`src/design/esa_pkg.sv`:
```
// ----------------------------------------------------------------------------
// esa_pkg
// Shared types and constants of the eased scroll animator: channel payloads,
// command codes, register indexes, state machine encodings and the
// interface records between the core and its easing unit.
// ----------------------------------------------------------------------------
package esa_pkg;

  // Command codes of an input item.
  localparam logic [2:0] CMD_MOVE_BY = 3'd0;
  localparam logic [2:0] CMD_MOVE_TO = 3'd1;
  localparam logic [2:0] CMD_JUMP    = 3'd2;
  localparam logic [2:0] CMD_TICK    = 3'd3;
  localparam logic [2:0] CMD_CANCEL  = 3'd4;

  // Register word indexes on the configuration port (byte address = 4 * index).
  localparam int unsigned APB_ADDR_W = 3;
  localparam logic REG_SMOOTH_ENABLE = 1'b0;
  localparam logic REG_DURATION_MS   = 1'b1;

  // Register reset values.
  localparam logic        SMOOTH_RESET   = 1'b1;
  localparam logic [15:0] DURATION_RESET = 16'd150;

  // Easing arithmetic: t is Q0.16, one is 2^16.
  localparam logic [16:0] ONE_Q16     = 17'h10000;
  localparam int unsigned DIV_STEPS   = 16;
  localparam int unsigned DIV_CNT_W   = $clog2(DIV_STEPS);
  localparam int unsigned MUL_A_W     = 33;
  localparam int unsigned MUL_B_W     = 17;
  localparam int unsigned MUL_P_W     = MUL_A_W + MUL_B_W;

  // Input item payload.
  typedef struct packed {
    logic        [2:0]  cmd;
    logic signed [31:0] amount;
    logic signed [31:0] bound_a;
    logic signed [31:0] bound_b;
    logic signed [31:0] current_pos;
    logic        [31:0] now_ms;
  } esa_req_t;

  // Result item payload.
  typedef struct packed {
    logic               write_valid;
    logic signed [31:0] position;
    logic               accepted;
    logic               busy_res;
  } esa_rsp_t;

  // Request from the core to the easing unit.
  typedef struct packed {
    logic               start;
    logic        [15:0] elapsed;
    logic        [15:0] dur;
    logic signed [31:0] glide_start;
    logic signed [31:0] glide_target;
  } ease_req_t;

  // Answer of the easing unit.
  typedef struct packed {
    logic               done;
    logic signed [31:0] position;
  } ease_rsp_t;

  // Sequencer of the core.
  typedef enum logic [3:0] {
    S_IDLE,
    S_ORDER,
    S_BASE,
    S_SUM,
    S_CLAMP,
    S_DECIDE,
    S_TIME,
    S_EASE,
    S_DELIVER
  } core_state_t;

  // Sequencer of the easing unit.
  typedef enum logic [2:0] {
    E_IDLE,
    E_DIV,
    E_SQUARE,
    E_CUBE,
    E_EASE,
    E_STEP,
    E_ADD
  } ease_state_t;

endpackage

```
`src/design/esa_ease_unit.sv`:
```
// ----------------------------------------------------------------------------
// esa_ease_unit
// Iterative ease-out cubic evaluator. A restoring divider forms
// t = elapsed * 2^16 / dur one bit per cycle, then one shared 33x17
// multiplier is used three times: u*u, u^2*u and |diff|*eased.
// ----------------------------------------------------------------------------
module esa_ease_unit (
  input  logic              clk,
  input  logic              rst,
  input  esa_pkg::ease_req_t req,
  output esa_pkg::ease_rsp_t rsp
);

  esa_pkg::ease_state_t state;
  esa_pkg::ease_state_t state_next;

  logic [15:0]                     dur;
  logic [15:0]                     rem;
  logic [15:0]                     quot;
  logic [esa_pkg::DIV_CNT_W-1:0]   cnt;
  logic signed [31:0]              start;
  logic signed [31:0]              target;
  logic signed [32:0]              diff;
  logic [32:0]                     mag;
  logic [16:0]                     eased;
  logic [esa_pkg::MUL_P_W-1:0]     prod;
  logic                            done;
  logic signed [31:0]              position;

  logic [16:0]                     u;
  logic [16:0]                     rem_dbl;
  logic                            div_bit;
  logic                            div_last;
  logic [esa_pkg::MUL_A_W-1:0]     mul_a;
  logic [esa_pkg::MUL_B_W-1:0]     mul_b;
  logic                            mul_en;
  logic [32:0]                     step;
  logic signed [32:0]              start_ext;
  logic signed [32:0]              sum;

  // One restoring division step and the complement of t.
  assign rem_dbl  = {rem, 1'b0};
  assign div_bit  = (rem_dbl >= {1'b0, dur});
  assign div_last = (cnt == esa_pkg::DIV_CNT_W'(esa_pkg::DIV_STEPS - 1));
  assign u        = esa_pkg::ONE_Q16 - {1'b0, quot};

  // Final add, truncated toward the start position.
  assign step      = prod[48:16];
  assign start_ext = {start[31], start};
  assign sum       = diff[32] ? (start_ext - $signed(step)) : (start_ext + $signed(step));

  // Next state.
  always_comb begin
    state_next = state;
    case (state)
      esa_pkg::E_IDLE:   if (req.start) state_next = esa_pkg::E_DIV;
      esa_pkg::E_DIV:    if (div_last) state_next = esa_pkg::E_SQUARE;
      esa_pkg::E_SQUARE: state_next = esa_pkg::E_CUBE;
      esa_pkg::E_CUBE:   state_next = esa_pkg::E_EASE;
      esa_pkg::E_EASE:   state_next = esa_pkg::E_STEP;
      esa_pkg::E_STEP:   state_next = esa_pkg::E_ADD;
      esa_pkg::E_ADD:    state_next = esa_pkg::E_IDLE;
      default:           state_next = esa_pkg::E_IDLE;
    endcase
  end

  // Operand selection of the shared multiplier.
  always_comb begin
    mul_en = 1'b0;
    mul_a  = '0;
    mul_b  = '0;
    case (state)
      esa_pkg::E_SQUARE: begin
        mul_en = 1'b1;
        mul_a  = {16'b0, u};
        mul_b  = u;
      end
      esa_pkg::E_CUBE: begin
        mul_en = 1'b1;
        mul_a  = prod[32:0];
        mul_b  = u;
      end
      esa_pkg::E_STEP: begin
        mul_en = 1'b1;
        mul_a  = mag;
        mul_b  = eased;
      end
      default: begin
        mul_en = 1'b0;
      end
    endcase
  end

  // Control registers.
  always_ff @(posedge clk) begin
    if (rst) begin
      state <= esa_pkg::E_IDLE;
      done  <= 1'b0;
      cnt   <= '0;
    end else begin
      state <= state_next;
      done  <= (state == esa_pkg::E_ADD);
      if (state == esa_pkg::E_DIV) begin
        cnt <= cnt + 1'b1;
      end else begin
        cnt <= '0;
      end
    end
  end

  // Datapath registers.
  always_ff @(posedge clk) begin
    case (state)
      esa_pkg::E_IDLE: begin
        if (req.start) begin
          rem    <= req.elapsed;
          dur    <= req.dur;
          quot   <= '0;
          start  <= req.glide_start;
          target <= req.glide_target;
        end
      end
      esa_pkg::E_DIV: begin
        rem  <= div_bit ? 16'(rem_dbl - {1'b0, dur}) : rem_dbl[15:0];
        quot <= {quot[14:0], div_bit};
      end
      esa_pkg::E_SQUARE: begin
        diff <= {target[31], target} - {start[31], start};
      end
      esa_pkg::E_EASE: begin
        eased <= esa_pkg::ONE_Q16 - prod[48:32];
        mag   <= diff[32] ? 33'(-diff) : diff;
      end
      esa_pkg::E_ADD: begin
        position <= sum[31:0];
      end
      default: begin
      end
    endcase
    if (mul_en) begin
      prod <= mul_a * mul_b;
    end
  end

  assign rsp.done     = done;
  assign rsp.position = position;

endmodule
```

Goal of the exercise:
Supply only the count of lines above holding "eased".

Problem solution:
5